**WHAT IS REQUIRED:** Retrieve each line that contains the word "marker" from the entries below.

**DATA PROVIDED:**
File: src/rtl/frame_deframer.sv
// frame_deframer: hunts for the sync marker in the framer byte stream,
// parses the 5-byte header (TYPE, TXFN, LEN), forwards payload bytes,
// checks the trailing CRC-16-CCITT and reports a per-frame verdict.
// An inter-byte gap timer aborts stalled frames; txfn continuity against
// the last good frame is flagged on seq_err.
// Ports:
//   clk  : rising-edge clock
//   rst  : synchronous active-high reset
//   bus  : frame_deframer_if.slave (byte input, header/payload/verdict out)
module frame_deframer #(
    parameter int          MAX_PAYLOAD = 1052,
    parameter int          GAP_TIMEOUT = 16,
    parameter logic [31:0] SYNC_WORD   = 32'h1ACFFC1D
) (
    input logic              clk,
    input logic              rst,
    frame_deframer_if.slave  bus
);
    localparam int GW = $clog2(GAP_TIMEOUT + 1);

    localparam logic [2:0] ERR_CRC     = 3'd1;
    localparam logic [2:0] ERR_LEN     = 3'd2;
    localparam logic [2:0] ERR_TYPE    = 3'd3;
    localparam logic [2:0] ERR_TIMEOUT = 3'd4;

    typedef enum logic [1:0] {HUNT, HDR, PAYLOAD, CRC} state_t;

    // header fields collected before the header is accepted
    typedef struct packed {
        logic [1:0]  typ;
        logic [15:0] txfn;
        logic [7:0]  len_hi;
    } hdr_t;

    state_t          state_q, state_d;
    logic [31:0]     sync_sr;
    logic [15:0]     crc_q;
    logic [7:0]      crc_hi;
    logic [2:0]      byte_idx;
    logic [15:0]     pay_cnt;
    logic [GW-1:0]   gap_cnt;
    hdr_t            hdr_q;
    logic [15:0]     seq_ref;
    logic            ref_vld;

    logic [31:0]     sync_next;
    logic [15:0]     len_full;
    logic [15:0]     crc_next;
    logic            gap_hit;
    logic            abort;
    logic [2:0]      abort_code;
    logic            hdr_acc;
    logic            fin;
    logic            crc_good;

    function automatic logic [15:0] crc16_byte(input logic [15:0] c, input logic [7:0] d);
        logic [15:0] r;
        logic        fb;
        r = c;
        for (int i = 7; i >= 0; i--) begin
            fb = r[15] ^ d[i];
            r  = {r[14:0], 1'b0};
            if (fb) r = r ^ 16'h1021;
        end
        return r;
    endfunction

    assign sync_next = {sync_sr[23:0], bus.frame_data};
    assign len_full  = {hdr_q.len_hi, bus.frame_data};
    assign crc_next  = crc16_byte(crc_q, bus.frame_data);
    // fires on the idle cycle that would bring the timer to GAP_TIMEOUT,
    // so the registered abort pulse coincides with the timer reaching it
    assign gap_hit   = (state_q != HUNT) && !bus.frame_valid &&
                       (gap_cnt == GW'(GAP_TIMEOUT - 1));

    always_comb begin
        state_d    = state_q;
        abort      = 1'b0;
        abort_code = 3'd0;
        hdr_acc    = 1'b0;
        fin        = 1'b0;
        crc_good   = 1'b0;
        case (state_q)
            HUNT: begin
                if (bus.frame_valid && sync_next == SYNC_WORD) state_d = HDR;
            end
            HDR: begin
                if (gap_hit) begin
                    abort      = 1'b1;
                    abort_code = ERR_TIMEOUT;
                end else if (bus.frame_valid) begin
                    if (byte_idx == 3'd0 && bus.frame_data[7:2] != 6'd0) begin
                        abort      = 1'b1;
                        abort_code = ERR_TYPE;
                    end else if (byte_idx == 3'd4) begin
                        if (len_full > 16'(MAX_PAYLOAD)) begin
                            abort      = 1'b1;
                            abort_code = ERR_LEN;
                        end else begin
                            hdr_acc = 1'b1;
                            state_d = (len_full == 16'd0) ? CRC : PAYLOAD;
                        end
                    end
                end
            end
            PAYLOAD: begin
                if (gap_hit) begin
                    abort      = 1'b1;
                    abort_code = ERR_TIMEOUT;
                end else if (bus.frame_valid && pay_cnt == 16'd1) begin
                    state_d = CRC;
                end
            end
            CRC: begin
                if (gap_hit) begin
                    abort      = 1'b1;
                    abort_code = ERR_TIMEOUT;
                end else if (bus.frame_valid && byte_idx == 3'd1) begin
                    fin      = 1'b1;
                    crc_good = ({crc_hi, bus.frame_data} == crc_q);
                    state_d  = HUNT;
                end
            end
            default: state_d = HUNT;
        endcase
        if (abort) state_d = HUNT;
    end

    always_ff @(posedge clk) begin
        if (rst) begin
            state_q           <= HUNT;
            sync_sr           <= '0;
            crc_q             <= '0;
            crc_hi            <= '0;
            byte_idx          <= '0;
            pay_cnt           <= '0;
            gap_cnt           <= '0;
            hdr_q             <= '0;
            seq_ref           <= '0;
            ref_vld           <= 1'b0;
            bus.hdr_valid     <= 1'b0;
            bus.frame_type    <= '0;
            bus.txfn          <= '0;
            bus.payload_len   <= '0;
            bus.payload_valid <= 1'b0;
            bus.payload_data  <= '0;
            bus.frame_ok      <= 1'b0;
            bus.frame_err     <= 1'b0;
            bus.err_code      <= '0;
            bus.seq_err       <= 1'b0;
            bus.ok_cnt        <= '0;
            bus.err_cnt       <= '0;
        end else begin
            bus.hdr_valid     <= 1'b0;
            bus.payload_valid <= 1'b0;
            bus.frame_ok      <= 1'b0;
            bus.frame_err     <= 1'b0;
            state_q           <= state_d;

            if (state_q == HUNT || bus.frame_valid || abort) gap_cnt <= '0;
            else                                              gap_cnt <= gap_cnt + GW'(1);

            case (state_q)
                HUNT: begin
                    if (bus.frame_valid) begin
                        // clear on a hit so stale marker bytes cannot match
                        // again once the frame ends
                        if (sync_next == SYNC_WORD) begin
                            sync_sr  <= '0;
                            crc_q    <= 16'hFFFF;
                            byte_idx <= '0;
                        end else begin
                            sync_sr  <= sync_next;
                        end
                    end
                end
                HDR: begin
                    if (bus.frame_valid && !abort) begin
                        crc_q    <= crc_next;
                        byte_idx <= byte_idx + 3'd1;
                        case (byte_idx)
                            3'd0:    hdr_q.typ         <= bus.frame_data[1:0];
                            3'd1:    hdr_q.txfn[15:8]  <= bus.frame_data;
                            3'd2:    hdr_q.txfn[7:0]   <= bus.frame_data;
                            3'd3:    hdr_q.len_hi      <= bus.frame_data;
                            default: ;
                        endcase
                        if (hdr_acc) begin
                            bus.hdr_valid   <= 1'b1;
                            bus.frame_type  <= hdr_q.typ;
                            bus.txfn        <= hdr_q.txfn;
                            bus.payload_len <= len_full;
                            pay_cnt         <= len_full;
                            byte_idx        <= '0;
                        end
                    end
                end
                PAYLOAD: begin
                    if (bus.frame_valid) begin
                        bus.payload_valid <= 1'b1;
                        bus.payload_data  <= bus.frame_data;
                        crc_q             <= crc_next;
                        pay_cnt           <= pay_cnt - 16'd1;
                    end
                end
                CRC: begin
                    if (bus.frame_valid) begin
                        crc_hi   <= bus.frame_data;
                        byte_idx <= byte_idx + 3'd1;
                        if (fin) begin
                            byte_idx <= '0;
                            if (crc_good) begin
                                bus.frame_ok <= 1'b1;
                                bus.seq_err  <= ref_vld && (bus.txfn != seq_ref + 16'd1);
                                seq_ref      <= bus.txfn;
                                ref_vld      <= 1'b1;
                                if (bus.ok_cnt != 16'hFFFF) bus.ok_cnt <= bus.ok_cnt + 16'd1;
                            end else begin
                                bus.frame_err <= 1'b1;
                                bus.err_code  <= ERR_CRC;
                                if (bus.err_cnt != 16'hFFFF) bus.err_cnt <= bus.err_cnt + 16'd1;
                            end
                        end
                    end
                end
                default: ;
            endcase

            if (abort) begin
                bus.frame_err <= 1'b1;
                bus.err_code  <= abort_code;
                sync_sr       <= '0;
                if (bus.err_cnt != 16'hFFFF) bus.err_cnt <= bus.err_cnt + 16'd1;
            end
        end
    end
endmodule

**SOLUTION TO THIS EXERCISE:**
// frame_deframer: hunts for the sync marker in the framer byte stream,
                        // clear on a hit so stale marker bytes cannot match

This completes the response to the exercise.